**Dataset records**
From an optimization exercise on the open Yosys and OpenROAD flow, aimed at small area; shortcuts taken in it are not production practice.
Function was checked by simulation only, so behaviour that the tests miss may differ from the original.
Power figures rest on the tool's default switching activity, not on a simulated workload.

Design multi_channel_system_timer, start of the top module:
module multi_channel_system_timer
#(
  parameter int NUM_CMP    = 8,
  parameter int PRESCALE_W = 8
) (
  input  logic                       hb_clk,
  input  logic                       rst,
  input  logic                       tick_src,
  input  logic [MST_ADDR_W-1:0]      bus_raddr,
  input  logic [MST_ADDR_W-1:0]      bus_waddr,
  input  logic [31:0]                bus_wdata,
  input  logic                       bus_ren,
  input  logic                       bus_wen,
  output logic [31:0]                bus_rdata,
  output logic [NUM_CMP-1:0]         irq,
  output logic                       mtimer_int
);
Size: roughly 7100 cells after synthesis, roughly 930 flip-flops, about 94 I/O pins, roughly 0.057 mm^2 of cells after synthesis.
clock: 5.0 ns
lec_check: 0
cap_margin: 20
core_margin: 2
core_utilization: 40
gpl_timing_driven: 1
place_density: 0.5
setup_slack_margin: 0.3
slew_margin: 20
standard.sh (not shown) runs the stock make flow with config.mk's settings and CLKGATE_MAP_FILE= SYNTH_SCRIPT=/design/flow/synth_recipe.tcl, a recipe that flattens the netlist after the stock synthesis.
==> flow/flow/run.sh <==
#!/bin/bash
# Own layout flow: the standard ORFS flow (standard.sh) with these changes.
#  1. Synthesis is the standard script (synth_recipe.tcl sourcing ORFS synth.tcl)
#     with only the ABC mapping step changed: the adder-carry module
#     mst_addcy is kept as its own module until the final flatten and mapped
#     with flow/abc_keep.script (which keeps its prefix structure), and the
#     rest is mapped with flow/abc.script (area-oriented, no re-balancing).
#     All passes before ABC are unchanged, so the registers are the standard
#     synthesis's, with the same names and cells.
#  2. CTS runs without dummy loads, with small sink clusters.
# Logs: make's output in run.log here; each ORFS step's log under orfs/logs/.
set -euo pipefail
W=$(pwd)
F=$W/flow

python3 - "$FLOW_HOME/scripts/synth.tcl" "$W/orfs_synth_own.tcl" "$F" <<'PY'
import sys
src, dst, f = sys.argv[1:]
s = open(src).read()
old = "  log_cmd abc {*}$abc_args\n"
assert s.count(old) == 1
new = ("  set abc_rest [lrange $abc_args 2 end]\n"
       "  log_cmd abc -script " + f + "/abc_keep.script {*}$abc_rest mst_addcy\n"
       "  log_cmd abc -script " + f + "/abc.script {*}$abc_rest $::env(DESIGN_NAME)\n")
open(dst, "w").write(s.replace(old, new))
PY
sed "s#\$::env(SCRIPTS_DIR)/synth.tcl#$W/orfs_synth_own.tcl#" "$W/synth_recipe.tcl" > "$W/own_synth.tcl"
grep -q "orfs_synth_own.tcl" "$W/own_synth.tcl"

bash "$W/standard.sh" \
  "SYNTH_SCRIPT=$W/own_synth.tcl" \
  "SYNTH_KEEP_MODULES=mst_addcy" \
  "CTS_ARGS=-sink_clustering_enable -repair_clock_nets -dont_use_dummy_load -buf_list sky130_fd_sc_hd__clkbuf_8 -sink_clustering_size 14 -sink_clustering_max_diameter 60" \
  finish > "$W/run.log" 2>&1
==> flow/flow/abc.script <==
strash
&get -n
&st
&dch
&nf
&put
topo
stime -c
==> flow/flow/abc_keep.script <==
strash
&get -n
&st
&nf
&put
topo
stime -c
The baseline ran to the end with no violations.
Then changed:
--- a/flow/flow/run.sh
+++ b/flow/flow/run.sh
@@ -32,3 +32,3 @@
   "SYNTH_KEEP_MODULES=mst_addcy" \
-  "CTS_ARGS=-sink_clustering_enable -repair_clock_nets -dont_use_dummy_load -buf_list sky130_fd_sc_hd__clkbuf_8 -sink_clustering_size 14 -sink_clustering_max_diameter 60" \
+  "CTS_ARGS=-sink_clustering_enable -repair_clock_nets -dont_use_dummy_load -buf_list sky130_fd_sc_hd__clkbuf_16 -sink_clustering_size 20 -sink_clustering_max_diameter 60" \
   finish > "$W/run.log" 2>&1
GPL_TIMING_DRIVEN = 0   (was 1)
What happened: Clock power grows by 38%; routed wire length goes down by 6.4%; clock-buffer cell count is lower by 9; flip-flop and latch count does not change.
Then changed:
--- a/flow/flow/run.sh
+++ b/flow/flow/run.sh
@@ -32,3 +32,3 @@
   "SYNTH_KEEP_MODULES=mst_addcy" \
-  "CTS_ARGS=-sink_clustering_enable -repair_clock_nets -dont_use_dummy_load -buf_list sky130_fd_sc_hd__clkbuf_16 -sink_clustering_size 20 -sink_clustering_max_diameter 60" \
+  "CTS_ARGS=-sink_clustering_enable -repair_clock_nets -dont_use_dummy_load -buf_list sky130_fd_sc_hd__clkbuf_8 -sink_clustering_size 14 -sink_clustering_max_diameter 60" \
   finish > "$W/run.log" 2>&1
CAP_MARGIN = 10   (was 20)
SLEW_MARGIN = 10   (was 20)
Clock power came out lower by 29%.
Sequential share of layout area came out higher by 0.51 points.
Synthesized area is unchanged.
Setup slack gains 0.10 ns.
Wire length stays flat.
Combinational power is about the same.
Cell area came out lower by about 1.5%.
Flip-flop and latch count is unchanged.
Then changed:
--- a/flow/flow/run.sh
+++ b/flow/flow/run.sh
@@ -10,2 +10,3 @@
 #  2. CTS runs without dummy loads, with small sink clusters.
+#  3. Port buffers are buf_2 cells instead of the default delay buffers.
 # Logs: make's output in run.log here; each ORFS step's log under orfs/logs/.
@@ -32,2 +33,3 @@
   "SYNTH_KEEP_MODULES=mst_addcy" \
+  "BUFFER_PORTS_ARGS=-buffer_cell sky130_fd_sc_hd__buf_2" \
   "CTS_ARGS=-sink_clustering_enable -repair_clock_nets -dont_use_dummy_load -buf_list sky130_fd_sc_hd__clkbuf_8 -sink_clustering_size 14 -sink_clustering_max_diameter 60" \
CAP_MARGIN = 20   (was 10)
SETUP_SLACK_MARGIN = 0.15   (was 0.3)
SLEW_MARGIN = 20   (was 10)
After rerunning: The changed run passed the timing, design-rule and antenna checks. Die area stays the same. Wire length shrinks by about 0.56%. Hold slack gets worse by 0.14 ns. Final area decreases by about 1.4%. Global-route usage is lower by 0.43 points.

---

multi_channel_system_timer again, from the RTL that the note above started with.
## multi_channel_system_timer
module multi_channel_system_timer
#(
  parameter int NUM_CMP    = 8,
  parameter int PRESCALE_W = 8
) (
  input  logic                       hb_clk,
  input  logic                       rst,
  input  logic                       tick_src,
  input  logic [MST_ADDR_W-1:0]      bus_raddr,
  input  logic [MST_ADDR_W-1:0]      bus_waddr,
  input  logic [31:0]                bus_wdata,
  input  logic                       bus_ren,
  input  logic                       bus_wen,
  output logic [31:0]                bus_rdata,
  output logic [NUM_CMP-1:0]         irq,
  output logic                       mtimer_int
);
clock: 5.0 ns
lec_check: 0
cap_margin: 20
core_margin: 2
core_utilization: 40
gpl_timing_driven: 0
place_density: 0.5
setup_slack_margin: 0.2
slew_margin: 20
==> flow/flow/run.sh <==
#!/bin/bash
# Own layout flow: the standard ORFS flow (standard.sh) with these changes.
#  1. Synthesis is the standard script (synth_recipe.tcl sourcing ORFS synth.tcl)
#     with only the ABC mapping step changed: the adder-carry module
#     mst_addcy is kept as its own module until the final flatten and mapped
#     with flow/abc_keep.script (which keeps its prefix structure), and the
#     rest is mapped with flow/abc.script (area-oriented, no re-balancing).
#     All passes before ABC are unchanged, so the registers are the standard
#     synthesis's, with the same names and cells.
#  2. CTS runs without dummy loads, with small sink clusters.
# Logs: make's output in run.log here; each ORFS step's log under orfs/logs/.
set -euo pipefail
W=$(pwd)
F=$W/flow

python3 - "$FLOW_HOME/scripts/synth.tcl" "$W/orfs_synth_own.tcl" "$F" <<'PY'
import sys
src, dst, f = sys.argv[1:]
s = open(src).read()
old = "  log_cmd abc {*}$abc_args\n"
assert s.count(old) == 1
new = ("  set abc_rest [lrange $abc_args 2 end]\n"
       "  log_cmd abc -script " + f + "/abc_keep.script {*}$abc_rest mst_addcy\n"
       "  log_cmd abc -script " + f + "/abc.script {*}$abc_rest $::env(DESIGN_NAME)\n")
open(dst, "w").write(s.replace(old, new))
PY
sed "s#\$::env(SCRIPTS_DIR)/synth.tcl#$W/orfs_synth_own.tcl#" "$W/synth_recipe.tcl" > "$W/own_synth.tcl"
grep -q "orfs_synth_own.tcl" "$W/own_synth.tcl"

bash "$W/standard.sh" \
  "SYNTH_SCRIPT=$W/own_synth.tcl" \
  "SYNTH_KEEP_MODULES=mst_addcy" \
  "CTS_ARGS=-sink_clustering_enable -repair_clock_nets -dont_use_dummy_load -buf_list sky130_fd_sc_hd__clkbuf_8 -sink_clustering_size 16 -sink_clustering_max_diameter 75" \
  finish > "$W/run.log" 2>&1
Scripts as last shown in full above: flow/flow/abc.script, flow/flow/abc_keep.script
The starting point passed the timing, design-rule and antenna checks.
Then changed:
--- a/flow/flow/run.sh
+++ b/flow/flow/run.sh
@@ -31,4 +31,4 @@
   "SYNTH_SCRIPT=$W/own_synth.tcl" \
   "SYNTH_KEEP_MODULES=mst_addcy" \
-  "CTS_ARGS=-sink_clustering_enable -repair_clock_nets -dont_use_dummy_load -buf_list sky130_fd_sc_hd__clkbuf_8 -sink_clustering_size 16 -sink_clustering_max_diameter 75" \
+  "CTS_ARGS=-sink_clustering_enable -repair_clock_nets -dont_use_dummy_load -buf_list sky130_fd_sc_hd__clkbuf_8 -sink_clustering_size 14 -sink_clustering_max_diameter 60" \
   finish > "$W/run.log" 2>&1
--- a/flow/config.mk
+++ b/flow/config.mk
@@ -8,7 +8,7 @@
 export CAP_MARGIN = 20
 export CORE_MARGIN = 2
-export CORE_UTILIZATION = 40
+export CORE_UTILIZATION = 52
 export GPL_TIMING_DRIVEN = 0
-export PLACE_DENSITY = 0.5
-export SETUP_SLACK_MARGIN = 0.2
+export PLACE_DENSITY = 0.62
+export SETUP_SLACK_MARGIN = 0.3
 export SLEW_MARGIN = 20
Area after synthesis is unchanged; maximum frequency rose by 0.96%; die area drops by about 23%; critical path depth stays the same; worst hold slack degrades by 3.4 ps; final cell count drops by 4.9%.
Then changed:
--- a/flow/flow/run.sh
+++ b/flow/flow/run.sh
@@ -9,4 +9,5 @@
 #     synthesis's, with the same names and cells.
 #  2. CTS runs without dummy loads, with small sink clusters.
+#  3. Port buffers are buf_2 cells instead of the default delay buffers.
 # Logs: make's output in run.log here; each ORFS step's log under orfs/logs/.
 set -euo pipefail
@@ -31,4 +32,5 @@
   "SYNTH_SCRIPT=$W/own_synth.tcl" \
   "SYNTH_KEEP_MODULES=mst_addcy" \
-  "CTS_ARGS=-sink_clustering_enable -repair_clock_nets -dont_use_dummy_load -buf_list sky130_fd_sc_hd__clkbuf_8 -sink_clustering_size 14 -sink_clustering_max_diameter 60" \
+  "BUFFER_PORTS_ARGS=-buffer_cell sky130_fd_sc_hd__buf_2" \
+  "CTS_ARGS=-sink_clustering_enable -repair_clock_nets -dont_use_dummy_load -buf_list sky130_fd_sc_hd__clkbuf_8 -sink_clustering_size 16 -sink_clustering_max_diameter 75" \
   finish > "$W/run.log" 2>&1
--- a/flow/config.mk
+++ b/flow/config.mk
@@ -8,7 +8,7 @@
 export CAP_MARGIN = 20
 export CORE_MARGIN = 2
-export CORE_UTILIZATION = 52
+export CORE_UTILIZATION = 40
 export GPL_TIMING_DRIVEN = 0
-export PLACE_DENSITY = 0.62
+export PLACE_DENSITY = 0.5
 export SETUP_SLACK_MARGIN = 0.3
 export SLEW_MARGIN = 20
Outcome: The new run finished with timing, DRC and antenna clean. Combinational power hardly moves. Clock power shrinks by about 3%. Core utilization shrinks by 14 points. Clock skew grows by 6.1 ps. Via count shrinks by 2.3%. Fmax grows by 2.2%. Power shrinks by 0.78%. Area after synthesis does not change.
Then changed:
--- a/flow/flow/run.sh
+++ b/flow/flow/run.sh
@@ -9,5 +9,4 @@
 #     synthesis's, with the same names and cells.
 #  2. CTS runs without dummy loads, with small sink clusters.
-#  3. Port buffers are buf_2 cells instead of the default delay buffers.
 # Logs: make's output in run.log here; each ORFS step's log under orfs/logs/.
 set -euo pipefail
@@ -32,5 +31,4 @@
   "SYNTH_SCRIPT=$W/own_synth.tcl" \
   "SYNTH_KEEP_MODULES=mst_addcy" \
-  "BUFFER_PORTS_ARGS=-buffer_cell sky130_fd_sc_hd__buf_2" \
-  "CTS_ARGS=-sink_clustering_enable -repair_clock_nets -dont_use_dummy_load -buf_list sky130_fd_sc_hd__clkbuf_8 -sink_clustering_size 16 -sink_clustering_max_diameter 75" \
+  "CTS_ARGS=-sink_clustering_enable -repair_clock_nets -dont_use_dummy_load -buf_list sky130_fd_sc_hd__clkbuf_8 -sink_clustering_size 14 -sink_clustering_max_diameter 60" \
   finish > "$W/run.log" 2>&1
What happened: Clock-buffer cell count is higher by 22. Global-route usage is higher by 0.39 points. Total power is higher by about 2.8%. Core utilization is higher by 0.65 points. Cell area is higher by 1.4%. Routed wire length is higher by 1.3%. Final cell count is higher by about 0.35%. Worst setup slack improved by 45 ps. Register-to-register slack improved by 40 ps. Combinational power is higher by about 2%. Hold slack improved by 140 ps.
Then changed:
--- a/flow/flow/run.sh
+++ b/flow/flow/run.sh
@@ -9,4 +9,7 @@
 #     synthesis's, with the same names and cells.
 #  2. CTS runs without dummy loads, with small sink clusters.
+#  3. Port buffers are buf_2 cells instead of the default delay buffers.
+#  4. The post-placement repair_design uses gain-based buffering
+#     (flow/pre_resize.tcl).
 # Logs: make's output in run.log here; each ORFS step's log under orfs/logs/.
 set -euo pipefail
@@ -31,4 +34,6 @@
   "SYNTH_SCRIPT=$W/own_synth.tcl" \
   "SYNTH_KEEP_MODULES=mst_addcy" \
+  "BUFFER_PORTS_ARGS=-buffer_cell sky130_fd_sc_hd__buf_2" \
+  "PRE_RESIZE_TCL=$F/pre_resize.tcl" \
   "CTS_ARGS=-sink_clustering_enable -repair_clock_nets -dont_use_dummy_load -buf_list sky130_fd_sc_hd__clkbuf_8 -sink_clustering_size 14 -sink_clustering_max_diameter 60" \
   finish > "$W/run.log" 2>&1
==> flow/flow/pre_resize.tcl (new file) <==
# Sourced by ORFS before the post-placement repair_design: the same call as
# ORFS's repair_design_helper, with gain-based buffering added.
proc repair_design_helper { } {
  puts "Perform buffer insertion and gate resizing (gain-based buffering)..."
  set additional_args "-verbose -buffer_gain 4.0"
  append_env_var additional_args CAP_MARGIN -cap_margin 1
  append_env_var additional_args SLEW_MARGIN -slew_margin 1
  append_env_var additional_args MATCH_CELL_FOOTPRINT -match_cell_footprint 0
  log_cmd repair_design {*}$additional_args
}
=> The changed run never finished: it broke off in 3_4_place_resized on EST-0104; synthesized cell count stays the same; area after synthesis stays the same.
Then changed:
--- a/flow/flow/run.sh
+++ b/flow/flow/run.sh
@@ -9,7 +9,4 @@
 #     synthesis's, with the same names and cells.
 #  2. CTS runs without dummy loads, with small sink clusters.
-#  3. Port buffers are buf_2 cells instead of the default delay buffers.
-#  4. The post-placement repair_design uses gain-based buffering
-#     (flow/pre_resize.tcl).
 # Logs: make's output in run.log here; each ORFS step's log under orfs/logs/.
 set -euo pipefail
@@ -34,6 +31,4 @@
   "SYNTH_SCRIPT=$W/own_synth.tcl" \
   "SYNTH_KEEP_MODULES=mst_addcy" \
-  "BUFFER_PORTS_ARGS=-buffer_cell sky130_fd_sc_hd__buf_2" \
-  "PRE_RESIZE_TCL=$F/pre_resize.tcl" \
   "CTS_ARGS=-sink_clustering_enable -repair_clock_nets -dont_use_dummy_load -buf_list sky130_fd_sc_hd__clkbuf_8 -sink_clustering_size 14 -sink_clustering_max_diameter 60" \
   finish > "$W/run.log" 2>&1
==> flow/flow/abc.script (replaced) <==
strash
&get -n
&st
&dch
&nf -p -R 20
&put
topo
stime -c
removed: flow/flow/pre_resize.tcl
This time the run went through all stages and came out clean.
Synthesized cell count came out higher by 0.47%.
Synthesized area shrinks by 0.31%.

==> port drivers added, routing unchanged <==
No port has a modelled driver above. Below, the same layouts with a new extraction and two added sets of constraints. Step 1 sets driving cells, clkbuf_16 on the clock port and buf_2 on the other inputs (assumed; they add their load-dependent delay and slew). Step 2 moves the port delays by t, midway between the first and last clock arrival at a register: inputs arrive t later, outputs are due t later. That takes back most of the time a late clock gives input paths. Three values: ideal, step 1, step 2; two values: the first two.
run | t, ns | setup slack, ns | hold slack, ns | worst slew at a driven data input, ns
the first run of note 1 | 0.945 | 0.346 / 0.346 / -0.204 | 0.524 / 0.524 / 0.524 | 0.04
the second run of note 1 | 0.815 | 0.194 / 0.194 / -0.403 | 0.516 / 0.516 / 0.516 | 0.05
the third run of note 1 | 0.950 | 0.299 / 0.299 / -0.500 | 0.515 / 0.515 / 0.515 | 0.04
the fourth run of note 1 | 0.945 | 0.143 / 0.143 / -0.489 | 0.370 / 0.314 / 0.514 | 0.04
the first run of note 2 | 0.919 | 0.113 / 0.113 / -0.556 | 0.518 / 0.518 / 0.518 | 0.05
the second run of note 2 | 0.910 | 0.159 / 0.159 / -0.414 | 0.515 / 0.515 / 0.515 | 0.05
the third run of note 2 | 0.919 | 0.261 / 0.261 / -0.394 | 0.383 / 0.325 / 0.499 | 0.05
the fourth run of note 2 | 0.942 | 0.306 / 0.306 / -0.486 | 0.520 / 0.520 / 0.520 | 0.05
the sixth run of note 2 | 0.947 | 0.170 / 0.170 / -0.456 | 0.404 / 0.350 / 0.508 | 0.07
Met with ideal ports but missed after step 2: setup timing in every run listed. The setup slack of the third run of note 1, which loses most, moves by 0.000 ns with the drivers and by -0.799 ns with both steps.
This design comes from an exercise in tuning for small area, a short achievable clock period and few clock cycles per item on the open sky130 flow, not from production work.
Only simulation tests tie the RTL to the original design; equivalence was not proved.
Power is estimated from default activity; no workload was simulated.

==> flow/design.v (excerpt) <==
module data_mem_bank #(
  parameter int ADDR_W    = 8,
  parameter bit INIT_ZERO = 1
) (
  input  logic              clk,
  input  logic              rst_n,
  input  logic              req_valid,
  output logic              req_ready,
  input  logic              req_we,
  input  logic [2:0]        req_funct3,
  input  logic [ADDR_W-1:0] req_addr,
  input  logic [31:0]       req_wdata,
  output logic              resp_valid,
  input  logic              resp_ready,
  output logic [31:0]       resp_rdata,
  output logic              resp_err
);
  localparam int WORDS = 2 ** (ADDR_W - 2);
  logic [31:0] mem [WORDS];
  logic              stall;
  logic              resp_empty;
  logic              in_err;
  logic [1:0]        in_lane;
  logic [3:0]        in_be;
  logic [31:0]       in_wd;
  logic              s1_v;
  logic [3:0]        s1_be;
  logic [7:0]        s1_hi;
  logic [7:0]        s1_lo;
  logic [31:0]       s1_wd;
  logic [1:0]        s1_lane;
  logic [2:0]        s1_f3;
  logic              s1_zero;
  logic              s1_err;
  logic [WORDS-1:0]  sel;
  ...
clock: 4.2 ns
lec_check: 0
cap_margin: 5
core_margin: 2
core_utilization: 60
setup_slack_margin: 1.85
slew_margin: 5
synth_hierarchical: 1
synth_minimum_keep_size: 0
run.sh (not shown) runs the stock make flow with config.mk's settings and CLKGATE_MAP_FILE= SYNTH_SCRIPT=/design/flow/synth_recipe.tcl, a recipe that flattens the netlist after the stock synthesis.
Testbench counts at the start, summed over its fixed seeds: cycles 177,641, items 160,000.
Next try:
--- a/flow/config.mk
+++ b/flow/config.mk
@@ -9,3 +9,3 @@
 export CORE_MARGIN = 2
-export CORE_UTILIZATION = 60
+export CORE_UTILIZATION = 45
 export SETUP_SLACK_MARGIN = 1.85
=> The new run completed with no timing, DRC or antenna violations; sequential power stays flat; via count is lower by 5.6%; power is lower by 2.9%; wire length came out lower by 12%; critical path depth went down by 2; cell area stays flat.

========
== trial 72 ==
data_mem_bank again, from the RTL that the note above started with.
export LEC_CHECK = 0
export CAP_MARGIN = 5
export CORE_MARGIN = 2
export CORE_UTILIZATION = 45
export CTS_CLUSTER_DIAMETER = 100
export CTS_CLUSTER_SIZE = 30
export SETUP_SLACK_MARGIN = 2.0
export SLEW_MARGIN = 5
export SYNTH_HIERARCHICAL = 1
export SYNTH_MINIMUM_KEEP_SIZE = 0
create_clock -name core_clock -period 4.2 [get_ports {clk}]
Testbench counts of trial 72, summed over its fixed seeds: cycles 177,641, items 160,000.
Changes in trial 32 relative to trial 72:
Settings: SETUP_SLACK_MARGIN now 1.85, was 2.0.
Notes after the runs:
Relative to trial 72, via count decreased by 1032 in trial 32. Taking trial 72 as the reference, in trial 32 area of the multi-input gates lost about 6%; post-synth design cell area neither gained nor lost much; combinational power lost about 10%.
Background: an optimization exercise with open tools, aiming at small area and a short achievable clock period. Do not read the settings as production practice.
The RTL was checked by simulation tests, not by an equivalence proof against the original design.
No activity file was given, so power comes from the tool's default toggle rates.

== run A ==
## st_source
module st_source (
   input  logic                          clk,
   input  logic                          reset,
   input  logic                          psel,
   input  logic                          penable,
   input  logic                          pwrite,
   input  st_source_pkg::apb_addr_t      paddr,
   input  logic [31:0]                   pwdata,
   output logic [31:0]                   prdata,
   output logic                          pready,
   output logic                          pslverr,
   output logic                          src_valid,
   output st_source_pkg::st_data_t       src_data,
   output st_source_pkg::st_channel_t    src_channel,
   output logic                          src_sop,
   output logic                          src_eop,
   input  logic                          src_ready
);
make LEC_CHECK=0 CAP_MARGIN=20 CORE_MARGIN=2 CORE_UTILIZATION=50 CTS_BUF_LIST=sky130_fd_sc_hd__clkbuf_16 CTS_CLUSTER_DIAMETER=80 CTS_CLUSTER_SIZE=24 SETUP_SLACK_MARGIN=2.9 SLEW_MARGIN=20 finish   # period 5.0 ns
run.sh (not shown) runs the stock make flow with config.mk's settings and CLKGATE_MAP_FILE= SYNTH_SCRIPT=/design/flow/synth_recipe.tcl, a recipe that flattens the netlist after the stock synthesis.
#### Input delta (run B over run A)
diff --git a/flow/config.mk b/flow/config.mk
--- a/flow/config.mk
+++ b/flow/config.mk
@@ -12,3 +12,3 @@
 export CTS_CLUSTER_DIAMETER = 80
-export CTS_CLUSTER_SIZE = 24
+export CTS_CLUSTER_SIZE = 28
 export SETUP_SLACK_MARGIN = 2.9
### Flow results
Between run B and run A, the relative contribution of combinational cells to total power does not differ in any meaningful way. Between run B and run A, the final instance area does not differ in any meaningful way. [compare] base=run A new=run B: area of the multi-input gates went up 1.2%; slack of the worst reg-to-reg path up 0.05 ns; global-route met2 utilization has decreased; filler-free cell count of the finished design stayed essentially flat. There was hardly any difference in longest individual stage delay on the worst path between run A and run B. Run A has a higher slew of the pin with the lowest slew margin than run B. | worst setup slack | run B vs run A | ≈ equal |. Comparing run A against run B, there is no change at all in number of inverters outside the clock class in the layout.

**Problem description**
Your answer should consist of the lines from the listing that hold the word "buffering".

**Solution for this exercise**
+#  4. The post-placement repair_design uses gain-based buffering
# ORFS's repair_design_helper, with gain-based buffering added.
  puts "Perform buffer insertion and gate resizing (gain-based buffering)..."
-#  4. The post-placement repair_design uses gain-based buffering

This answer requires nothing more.